Materials provided section start
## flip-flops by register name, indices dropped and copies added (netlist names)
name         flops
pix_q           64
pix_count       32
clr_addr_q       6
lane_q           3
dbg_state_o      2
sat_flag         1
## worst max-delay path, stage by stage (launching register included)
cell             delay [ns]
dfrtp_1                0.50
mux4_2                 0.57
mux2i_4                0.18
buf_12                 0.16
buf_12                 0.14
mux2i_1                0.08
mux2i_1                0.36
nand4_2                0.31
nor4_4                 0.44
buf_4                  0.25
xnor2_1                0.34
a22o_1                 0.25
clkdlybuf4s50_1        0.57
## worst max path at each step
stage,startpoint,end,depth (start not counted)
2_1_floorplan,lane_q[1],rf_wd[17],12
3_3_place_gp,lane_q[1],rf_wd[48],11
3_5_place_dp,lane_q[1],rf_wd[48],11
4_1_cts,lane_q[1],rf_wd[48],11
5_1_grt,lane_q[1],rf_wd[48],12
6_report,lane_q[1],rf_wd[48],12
### config.mk
export PLATFORM = sky130hd
export DESIGN_NAME = sprite_frame_controller_flat
export DESIGN_NICKNAME = d
export VERILOG_FILES = /design/src/rtl/sprite_frame_controller_if.sv /design/src/rtl/sprite_frame_controller.sv /design/src/flat_wrapper.sv
export SDC_FILE = /design/constraint.sdc
export NUM_CORES = 1
export LEC_CHECK = 0
export CORE_MARGIN = 2
export CORE_UTILIZATION = 56
export CTS_CLUSTER_DIAMETER = 200
export CTS_CLUSTER_SIZE = 10
export DETAILED_ROUTE_END_ITERATION = 8
export GPL_TIMING_DRIVEN = 0
export MAX_ROUTING_LAYER = met4
export PLACE_DENSITY_LB_ADDON = 0.12
export SKIP_LAST_GASP = 1
export SLEW_MARGIN = 20
export SYNTH_ARGS = -nofsm -noshare
export SYNTH_HDL_FRONTEND = slang
export SYNTH_SLANG_ARGS = --single-unit
### constraint.sdc
create_clock -name clk -period 2.5 [get_ports clk]
set_input_delay 0.625 -clock clk [delete_from_list [all_inputs] [get_ports clk]]
set_output_delay 0.625 -clock clk [all_outputs]
set_load 0.02 [all_outputs]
Materials provided section end
_Your goal_: With no words changed, transcribe the records above.

_Exercise output_:
## flip-flops by register name, indices dropped and copies added (netlist names)
name         flops
pix_q           64
pix_count       32
clr_addr_q       6
lane_q           3
dbg_state_o      2
sat_flag         1
## worst max-delay path, stage by stage (launching register included)
cell             delay [ns]
dfrtp_1                0.50
mux4_2                 0.57
mux2i_4                0.18
buf_12                 0.16
buf_12                 0.14
mux2i_1                0.08
mux2i_1                0.36
nand4_2                0.31
nor4_4                 0.44
buf_4                  0.25
xnor2_1                0.34
a22o_1                 0.25
clkdlybuf4s50_1        0.57
## worst max path at each step
stage,startpoint,end,depth (start not counted)
2_1_floorplan,lane_q[1],rf_wd[17],12
3_3_place_gp,lane_q[1],rf_wd[48],11
3_5_place_dp,lane_q[1],rf_wd[48],11
4_1_cts,lane_q[1],rf_wd[48],11
5_1_grt,lane_q[1],rf_wd[48],12
6_report,lane_q[1],rf_wd[48],12
### config.mk
export PLATFORM = sky130hd
export DESIGN_NAME = sprite_frame_controller_flat
export DESIGN_NICKNAME = d
export VERILOG_FILES = /design/src/rtl/sprite_frame_controller_if.sv /design/src/rtl/sprite_frame_controller.sv /design/src/flat_wrapper.sv
export SDC_FILE = /design/constraint.sdc
export NUM_CORES = 1
export LEC_CHECK = 0
export CORE_MARGIN = 2
export CORE_UTILIZATION = 56
export CTS_CLUSTER_DIAMETER = 200
export CTS_CLUSTER_SIZE = 10
export DETAILED_ROUTE_END_ITERATION = 8
export GPL_TIMING_DRIVEN = 0
export MAX_ROUTING_LAYER = met4
export PLACE_DENSITY_LB_ADDON = 0.12
export SKIP_LAST_GASP = 1
export SLEW_MARGIN = 20
export SYNTH_ARGS = -nofsm -noshare
export SYNTH_HDL_FRONTEND = slang
export SYNTH_SLANG_ARGS = --single-unit
### constraint.sdc
create_clock -name clk -period 2.5 [get_ports clk]
set_input_delay 0.625 -clock clk [delete_from_list [all_inputs] [get_ports clk]]
set_output_delay 0.625 -clock clk [all_outputs]
set_load 0.02 [all_outputs]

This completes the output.